Find the line containing "dfxtp_1 215, clkinv_1 104, clkinv_2 95" in the entries below. Restate it and each line after it, word for word, up to and including the line containing "startpoint | endpoint |".
※ ※ ※
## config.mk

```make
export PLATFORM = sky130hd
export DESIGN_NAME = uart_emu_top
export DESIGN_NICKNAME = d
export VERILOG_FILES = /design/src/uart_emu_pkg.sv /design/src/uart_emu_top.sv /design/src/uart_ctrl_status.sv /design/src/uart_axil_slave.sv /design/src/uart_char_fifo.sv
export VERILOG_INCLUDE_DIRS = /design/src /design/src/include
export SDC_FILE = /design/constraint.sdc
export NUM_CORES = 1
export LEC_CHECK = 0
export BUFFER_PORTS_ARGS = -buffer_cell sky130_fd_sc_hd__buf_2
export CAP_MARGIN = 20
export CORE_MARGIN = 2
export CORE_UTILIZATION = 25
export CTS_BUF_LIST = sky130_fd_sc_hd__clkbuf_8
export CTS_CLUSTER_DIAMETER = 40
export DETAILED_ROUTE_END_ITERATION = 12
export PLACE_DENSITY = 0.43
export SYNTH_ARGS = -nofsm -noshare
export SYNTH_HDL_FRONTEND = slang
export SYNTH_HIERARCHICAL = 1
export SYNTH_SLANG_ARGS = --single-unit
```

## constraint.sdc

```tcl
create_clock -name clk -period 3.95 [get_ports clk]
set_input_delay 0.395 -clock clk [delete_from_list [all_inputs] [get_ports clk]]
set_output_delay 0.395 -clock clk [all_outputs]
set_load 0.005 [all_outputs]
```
※ ※ ※
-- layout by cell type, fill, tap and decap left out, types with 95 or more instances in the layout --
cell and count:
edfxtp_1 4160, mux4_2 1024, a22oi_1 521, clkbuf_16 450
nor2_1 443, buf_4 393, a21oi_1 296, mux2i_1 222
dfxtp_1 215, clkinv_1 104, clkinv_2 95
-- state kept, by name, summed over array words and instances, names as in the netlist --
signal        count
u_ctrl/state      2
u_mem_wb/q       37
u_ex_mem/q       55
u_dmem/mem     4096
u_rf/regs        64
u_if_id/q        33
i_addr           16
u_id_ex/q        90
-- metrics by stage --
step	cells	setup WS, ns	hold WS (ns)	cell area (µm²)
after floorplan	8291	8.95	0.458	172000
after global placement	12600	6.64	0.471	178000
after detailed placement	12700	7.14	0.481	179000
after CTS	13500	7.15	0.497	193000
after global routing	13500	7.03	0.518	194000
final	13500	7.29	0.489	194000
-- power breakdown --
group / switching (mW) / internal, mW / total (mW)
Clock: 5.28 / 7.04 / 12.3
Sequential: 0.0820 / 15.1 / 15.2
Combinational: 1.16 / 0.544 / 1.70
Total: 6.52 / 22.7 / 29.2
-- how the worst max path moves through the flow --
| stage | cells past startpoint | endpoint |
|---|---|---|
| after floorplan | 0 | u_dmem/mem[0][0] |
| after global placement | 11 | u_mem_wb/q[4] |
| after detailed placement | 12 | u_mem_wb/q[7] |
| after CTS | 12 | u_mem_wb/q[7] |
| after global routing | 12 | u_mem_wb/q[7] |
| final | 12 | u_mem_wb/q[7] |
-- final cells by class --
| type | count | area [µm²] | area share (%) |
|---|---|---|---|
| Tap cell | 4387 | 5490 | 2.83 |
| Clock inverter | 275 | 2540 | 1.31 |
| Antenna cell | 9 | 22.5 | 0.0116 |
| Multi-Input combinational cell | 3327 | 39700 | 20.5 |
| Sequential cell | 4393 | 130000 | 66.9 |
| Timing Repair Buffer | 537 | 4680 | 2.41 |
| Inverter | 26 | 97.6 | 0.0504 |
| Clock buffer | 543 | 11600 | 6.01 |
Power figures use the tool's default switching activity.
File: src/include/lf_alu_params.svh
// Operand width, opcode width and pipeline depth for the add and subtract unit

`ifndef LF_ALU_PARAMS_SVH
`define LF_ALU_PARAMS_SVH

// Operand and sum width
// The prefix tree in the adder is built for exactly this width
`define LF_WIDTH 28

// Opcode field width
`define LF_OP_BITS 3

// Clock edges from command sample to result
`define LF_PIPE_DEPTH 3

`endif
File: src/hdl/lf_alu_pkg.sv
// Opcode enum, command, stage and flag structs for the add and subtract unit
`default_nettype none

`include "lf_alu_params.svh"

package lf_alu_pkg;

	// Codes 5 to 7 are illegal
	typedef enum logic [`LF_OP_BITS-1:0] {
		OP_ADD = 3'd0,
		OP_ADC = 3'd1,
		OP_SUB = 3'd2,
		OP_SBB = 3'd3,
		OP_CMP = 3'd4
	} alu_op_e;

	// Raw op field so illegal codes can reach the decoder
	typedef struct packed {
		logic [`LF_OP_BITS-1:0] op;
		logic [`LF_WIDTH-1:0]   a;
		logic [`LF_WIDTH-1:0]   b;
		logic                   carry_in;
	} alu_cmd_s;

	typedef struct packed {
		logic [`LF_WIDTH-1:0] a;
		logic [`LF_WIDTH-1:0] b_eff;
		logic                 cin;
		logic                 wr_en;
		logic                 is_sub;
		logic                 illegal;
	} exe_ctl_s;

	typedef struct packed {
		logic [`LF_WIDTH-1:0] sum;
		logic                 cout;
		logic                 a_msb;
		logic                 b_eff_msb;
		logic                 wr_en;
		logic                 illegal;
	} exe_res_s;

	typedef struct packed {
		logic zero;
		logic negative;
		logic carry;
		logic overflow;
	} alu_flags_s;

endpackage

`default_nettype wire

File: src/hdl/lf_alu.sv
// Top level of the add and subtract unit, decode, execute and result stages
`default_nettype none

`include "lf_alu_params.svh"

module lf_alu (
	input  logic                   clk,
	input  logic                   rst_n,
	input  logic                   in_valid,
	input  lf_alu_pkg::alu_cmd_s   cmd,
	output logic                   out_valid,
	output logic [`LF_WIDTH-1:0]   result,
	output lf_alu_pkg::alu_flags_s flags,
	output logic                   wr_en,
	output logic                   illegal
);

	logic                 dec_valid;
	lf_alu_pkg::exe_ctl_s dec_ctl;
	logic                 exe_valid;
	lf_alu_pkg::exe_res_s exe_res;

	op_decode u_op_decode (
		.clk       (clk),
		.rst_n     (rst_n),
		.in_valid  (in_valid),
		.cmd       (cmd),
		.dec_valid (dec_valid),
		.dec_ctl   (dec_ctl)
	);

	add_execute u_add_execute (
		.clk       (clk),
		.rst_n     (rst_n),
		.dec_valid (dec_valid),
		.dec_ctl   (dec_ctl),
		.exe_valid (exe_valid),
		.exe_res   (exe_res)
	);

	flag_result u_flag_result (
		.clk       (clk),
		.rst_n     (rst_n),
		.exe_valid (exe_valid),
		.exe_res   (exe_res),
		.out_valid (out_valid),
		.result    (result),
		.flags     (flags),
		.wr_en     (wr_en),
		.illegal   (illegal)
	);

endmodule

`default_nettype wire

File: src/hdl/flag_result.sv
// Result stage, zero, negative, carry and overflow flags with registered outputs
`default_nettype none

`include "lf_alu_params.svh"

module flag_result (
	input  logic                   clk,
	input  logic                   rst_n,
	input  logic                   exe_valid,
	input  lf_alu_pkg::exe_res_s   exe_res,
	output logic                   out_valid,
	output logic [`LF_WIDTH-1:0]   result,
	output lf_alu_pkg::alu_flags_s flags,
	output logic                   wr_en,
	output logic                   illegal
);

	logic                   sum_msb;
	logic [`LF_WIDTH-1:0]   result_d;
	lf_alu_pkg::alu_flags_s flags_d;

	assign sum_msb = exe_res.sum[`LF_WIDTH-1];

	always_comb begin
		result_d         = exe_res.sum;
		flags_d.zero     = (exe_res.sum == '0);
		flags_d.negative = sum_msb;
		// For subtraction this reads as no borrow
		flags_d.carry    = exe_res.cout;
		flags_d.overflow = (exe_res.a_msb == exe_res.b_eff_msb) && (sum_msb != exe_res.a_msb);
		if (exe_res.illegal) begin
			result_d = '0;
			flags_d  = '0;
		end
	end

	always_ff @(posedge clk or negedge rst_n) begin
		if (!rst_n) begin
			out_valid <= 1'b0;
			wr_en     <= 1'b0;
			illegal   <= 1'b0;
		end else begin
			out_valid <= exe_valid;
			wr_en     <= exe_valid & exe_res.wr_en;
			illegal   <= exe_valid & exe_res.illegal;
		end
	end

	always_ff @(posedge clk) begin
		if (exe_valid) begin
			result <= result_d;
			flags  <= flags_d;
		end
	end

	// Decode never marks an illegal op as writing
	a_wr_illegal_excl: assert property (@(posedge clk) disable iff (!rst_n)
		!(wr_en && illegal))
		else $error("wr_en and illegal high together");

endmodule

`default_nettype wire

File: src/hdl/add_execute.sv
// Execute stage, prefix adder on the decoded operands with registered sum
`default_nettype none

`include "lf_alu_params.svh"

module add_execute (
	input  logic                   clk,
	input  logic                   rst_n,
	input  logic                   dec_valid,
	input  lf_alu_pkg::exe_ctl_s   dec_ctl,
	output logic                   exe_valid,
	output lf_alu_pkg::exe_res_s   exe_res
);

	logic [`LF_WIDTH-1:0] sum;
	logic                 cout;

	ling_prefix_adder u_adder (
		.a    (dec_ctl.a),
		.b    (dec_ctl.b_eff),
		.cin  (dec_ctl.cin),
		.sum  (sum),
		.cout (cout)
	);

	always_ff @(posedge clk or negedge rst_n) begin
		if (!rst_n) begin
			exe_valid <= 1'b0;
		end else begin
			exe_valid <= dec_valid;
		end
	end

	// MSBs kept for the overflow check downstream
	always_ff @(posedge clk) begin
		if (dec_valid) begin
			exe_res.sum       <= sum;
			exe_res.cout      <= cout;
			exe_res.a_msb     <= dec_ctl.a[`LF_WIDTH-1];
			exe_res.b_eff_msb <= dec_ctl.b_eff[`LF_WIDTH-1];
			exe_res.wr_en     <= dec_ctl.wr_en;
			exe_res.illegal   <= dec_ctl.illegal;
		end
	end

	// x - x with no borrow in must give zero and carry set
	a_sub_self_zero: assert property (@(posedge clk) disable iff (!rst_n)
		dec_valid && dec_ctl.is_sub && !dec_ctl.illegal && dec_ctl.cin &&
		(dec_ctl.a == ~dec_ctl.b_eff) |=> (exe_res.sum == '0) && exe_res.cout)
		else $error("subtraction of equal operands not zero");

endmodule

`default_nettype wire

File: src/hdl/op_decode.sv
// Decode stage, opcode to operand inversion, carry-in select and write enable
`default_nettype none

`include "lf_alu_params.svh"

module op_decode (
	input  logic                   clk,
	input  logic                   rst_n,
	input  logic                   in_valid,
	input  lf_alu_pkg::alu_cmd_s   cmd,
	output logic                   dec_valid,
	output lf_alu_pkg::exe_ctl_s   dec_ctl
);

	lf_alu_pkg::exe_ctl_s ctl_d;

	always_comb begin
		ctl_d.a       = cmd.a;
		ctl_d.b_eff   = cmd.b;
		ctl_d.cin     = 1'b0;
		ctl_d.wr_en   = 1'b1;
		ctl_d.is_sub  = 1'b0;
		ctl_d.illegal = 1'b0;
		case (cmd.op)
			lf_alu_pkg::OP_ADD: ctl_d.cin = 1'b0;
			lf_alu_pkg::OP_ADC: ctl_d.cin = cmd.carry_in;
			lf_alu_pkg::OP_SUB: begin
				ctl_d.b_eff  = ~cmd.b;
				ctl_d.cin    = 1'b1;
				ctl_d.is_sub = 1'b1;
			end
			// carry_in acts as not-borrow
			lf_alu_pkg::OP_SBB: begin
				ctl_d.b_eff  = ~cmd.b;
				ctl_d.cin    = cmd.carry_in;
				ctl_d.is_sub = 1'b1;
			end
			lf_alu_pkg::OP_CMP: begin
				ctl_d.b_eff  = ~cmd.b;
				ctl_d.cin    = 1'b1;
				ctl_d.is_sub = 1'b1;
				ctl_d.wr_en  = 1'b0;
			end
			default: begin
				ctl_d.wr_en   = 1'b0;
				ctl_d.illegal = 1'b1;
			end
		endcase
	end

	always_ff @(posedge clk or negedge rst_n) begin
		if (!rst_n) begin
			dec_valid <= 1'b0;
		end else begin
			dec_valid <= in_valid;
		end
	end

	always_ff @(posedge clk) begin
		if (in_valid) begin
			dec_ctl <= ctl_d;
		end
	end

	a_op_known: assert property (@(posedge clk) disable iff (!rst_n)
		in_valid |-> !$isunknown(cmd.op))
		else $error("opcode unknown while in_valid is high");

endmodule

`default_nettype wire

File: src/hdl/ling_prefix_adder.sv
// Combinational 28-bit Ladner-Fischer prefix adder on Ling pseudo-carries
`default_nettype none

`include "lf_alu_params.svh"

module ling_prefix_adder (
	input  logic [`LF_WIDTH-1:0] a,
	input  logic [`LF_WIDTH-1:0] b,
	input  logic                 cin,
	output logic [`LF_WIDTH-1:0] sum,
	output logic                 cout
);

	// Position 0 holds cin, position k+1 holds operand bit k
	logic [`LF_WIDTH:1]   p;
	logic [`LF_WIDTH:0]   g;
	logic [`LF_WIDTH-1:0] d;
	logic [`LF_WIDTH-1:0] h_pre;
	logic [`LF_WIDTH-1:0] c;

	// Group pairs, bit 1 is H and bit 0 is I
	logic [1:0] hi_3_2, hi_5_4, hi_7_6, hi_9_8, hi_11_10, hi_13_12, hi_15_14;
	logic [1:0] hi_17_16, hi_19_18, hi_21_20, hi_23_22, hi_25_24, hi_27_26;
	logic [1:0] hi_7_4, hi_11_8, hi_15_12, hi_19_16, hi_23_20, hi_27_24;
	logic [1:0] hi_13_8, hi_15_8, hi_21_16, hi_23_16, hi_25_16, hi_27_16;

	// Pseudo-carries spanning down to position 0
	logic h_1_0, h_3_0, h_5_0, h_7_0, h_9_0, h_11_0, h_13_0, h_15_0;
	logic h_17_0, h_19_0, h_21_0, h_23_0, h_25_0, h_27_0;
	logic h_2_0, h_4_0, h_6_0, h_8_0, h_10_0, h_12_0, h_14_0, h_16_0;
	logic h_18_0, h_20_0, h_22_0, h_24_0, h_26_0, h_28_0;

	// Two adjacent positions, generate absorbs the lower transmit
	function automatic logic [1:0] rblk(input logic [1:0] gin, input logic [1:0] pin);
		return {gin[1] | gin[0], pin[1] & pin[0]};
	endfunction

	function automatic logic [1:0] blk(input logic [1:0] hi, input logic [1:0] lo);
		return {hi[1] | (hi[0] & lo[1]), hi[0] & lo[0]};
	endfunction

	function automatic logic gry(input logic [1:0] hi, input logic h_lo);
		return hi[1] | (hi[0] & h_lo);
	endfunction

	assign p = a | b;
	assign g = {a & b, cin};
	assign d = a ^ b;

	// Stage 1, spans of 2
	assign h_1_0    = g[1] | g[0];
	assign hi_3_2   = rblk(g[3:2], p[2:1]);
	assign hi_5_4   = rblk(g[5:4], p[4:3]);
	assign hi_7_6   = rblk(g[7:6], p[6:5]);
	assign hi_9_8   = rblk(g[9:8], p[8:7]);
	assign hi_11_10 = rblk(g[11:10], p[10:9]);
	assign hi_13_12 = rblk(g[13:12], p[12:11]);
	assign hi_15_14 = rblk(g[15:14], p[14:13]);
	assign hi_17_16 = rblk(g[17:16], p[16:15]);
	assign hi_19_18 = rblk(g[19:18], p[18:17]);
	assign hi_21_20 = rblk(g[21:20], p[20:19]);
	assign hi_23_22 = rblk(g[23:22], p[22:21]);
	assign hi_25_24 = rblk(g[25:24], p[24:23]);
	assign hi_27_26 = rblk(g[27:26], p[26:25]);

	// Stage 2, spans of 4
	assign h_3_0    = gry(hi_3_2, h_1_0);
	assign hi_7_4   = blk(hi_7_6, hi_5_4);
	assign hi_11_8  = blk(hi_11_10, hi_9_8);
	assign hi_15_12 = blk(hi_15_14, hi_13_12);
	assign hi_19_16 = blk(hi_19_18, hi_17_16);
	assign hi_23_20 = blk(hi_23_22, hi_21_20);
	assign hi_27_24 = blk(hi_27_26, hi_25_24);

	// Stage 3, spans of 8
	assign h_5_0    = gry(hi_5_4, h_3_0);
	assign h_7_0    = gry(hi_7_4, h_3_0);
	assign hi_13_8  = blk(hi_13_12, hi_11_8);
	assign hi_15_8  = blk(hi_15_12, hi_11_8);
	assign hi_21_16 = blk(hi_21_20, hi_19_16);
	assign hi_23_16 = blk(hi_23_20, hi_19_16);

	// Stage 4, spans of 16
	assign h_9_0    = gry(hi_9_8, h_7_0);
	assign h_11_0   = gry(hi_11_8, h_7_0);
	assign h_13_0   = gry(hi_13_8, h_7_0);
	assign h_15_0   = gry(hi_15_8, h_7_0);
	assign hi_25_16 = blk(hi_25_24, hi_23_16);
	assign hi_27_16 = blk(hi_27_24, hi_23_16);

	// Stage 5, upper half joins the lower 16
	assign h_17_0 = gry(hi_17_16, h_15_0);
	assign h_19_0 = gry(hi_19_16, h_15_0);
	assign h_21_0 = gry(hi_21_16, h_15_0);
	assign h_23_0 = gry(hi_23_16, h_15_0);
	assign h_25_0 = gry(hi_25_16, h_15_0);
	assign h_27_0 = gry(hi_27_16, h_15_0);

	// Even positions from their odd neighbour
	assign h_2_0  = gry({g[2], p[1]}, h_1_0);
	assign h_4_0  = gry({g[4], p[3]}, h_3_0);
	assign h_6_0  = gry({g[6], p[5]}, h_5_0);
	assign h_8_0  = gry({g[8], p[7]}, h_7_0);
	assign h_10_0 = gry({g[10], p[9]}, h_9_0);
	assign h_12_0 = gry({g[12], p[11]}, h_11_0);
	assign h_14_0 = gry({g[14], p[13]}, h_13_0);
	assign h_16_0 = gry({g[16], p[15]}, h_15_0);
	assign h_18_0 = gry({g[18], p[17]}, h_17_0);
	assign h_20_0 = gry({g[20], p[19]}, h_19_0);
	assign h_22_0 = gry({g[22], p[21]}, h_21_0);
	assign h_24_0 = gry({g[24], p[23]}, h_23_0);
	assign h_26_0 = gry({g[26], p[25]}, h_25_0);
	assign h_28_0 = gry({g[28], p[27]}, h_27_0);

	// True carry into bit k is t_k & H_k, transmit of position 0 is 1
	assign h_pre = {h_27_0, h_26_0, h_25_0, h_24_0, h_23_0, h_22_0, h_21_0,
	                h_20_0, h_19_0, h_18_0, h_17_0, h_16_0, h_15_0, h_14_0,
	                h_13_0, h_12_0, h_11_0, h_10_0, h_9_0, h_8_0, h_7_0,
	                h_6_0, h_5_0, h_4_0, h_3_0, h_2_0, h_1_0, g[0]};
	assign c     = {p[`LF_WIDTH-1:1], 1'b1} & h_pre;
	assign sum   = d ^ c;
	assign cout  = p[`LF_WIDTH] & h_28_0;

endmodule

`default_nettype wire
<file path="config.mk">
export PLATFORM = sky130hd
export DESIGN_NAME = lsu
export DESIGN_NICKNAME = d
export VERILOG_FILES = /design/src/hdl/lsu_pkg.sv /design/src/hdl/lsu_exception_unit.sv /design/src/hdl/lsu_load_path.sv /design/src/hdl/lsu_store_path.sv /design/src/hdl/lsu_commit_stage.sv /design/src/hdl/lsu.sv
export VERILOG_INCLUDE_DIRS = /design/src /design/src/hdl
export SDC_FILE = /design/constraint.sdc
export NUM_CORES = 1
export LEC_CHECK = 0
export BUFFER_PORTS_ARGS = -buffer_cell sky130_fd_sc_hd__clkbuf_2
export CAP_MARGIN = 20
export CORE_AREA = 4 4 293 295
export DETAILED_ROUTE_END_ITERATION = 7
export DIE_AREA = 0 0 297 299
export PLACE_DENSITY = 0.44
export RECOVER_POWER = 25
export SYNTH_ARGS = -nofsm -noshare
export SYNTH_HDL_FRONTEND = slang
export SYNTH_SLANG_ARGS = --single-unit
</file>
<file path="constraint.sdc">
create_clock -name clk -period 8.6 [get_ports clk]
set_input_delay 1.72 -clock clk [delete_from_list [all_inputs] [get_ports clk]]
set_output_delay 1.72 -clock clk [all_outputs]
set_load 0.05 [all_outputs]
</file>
※ ※ ※
> _TASK SOLUTION_:
dfxtp_1 215, clkinv_1 104, clkinv_2 95
-- state kept, by name, summed over array words and instances, names as in the netlist --
signal        count
u_ctrl/state      2
u_mem_wb/q       37
u_ex_mem/q       55
u_dmem/mem     4096
u_rf/regs        64
u_if_id/q        33
i_addr           16
u_id_ex/q        90
-- metrics by stage --
step	cells	setup WS, ns	hold WS (ns)	cell area (µm²)
after floorplan	8291	8.95	0.458	172000
after global placement	12600	6.64	0.471	178000
after detailed placement	12700	7.14	0.481	179000
after CTS	13500	7.15	0.497	193000
after global routing	13500	7.03	0.518	194000
final	13500	7.29	0.489	194000
-- power breakdown --
group / switching (mW) / internal, mW / total (mW)
Clock: 5.28 / 7.04 / 12.3
Sequential: 0.0820 / 15.1 / 15.2
Combinational: 1.16 / 0.544 / 1.70
Total: 6.52 / 22.7 / 29.2
-- how the worst max path moves through the flow --
| stage | cells past startpoint | endpoint |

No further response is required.